Citation

Suneson A, Hansson HA, Seeman T. J. Trauma 1990; 30(3): 295-306.

Affiliation

Dept. of Neurosurgery, University of Göteborg, Sweden.

Copyright

(Copyright © 1990, Lippincott Williams and Wilkins)

DOI

unavailable

PMID

2313748

Abstract

The aim of the present study was to investigate if distant effects could be detected within the central nervous system after impact of a high-energy missile in the left thigh of young pigs. Pressure transducers implanted in various parts of the body of the animal, including the brain, recorded a short-lasting burst of oscillating pressure waves with high frequencies and large amplitudes, traversing the body tissue with a velocity of about that of sound in water (1,460 m/s). The distance between the point of impact and the brain and cervical spinal cord is in the range of 0.5 m. Macroscopic examination revealed that there was no gross brain tissue disruption or visible blood-brain barrier dysfunction.
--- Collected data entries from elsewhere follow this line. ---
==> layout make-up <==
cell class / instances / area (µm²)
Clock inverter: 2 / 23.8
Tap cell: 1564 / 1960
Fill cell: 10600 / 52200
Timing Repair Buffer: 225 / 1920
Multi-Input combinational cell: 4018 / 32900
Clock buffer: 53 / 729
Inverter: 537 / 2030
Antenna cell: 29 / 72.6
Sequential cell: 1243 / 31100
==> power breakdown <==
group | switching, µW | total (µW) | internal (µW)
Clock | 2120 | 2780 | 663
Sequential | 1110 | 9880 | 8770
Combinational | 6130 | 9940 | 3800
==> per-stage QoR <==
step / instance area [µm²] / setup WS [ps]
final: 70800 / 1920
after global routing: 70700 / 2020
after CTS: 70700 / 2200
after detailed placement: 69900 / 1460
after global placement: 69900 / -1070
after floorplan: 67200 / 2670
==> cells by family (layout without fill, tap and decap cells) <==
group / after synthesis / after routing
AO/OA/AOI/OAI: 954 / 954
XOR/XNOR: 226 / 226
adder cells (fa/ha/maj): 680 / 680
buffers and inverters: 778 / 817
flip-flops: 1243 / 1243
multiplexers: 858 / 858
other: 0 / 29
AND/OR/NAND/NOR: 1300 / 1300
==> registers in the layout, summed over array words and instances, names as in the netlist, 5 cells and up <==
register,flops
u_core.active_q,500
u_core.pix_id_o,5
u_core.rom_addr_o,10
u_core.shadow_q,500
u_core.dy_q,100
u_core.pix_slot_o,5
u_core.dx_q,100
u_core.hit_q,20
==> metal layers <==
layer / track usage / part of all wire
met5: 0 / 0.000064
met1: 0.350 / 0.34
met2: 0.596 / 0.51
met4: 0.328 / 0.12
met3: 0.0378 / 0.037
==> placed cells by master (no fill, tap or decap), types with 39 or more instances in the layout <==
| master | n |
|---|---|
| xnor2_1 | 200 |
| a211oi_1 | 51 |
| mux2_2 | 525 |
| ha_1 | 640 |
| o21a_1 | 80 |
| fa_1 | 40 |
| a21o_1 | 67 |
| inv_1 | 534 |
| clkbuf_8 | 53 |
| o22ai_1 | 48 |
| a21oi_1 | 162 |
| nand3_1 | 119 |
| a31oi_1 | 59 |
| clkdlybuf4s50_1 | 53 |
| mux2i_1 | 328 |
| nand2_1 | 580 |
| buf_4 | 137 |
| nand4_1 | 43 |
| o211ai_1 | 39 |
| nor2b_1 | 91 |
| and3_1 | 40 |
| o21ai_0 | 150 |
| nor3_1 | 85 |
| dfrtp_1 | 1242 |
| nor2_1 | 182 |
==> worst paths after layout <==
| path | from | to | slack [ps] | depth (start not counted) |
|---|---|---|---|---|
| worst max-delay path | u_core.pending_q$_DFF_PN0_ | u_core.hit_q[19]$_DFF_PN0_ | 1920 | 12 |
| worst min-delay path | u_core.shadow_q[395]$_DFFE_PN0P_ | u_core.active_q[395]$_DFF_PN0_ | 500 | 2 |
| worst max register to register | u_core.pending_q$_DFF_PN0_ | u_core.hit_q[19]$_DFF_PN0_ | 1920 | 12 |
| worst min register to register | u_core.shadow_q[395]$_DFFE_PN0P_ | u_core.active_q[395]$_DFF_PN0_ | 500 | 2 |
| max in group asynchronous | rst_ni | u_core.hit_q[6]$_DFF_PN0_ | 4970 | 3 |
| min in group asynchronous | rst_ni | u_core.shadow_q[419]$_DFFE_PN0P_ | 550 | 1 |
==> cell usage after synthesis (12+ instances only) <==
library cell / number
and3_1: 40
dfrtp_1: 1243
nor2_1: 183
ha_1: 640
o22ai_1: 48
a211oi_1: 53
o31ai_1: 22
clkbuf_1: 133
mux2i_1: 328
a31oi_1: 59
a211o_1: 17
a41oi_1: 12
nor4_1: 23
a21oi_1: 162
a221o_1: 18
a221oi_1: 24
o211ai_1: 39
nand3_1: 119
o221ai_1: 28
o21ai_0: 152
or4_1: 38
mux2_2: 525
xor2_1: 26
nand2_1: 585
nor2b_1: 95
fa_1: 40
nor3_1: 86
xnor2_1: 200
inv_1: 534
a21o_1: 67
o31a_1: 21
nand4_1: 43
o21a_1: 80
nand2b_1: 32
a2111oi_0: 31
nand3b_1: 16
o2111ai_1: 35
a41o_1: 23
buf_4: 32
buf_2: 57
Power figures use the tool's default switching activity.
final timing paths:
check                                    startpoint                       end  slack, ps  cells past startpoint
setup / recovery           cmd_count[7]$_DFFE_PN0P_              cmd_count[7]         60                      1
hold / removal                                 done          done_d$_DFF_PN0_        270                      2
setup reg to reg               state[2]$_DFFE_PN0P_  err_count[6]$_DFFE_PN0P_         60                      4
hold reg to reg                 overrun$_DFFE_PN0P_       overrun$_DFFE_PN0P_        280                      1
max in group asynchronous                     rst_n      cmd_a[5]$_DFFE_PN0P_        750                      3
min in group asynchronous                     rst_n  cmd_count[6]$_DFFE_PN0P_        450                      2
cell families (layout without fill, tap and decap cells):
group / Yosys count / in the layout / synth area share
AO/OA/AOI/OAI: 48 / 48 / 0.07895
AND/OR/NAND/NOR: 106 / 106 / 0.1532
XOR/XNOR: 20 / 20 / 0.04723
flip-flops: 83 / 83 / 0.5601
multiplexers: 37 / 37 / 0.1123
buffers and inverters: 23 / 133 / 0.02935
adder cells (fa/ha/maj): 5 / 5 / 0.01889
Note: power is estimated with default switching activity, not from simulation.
==> src/rtl/cpu_types_pkg.sv <==
// cpu_types_pkg
// Shared CPU-wide types: the machine word and the RAM status codes
// returned by the memory model.
package cpu_types_pkg;

    localparam int unsigned WORD_W = 32;

    typedef logic [WORD_W-1:0] word_t;

    // RAM status as reported by the memory model each cycle.
    typedef enum logic [1:0] {
        FREE   = 2'b00,
        BUSY   = 2'b01,
        ACCESS = 2'b10,
        ERROR  = 2'b11
    } ramstate_t;

endpackage

==> src/rtl/dp_types_pkg.sv <==
// dp_types_pkg
// Datapath-local types. Holds the memory arbiter state encoding.
package dp_types_pkg;

    // Arbiter ownership of the single RAM port.
    typedef enum logic [1:0] {
        ARB_IDLE = 2'b00,
        ARB_I    = 2'b01,
        ARB_D    = 2'b10
    } arb_state_t;

endpackage

==> src/rtl/arb_starve_cnt.sv <==
// arb_starve_cnt
// Saturating up-counter that tracks how many data grants in a row were
// issued while an instruction fetch was left waiting.
// Ports:
//   clk   - clock
//   rst_n - asynchronous active-low reset, clears the count
//   inc   - count one more grant (ignored once saturated)
//   clr   - clear the count (wins over inc)
//   sat   - count has reached MAX
module arb_starve_cnt #(
    parameter int unsigned MAX = 4
) (
    input  logic clk,
    input  logic rst_n,
    input  logic inc,
    input  logic clr,
    output logic sat
);

    localparam int unsigned W = $clog2(MAX + 1);
    localparam logic [W-1:0] MAX_V = W'(MAX);

    logic [W-1:0] cnt_reg;
    logic [W-1:0] cnt_next;

    always_comb begin
        cnt_next = cnt_reg;
        if (clr) begin
            cnt_next = '0;
        end else if (inc && (cnt_reg != MAX_V)) begin
            cnt_next = cnt_reg + 1'b1;
        end
    end

    always_ff @(posedge clk or negedge rst_n) begin
        if (!rst_n) begin
            cnt_reg <= '0;
        end else begin
            cnt_reg <= cnt_next;
        end
    end

    assign sat = (cnt_reg == MAX_V);

endmodule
Light microscopic examination demonstrated myelin invaginations in the largest axons and shrinkage of axoplasm. Electron microscopic examination revealed a reduction in the number of microtubules, especially in the larger axons in the brainstem. Disintegration of Nissl substance, i.e., chromatolysis, was noticed after 48 hr in many Purkinje nerve cells in the cerebellum, concomitantly with the appearance of an increased frequency of association between lamellar bodies and mitochondria. Changes could also be observed in the cervical spinal cord and, at reduced frequency and extent, in the optic nerve and in other parts of the brain. These effects were evident within a few minutes after the trauma and persisted even 48 hr after the extremity injury. It is concluded that distant effects, likely to be caused by the oscillating high-frequency pressure waves, appear in the central nervous system after a high-energy missile extremity impact.

Language: en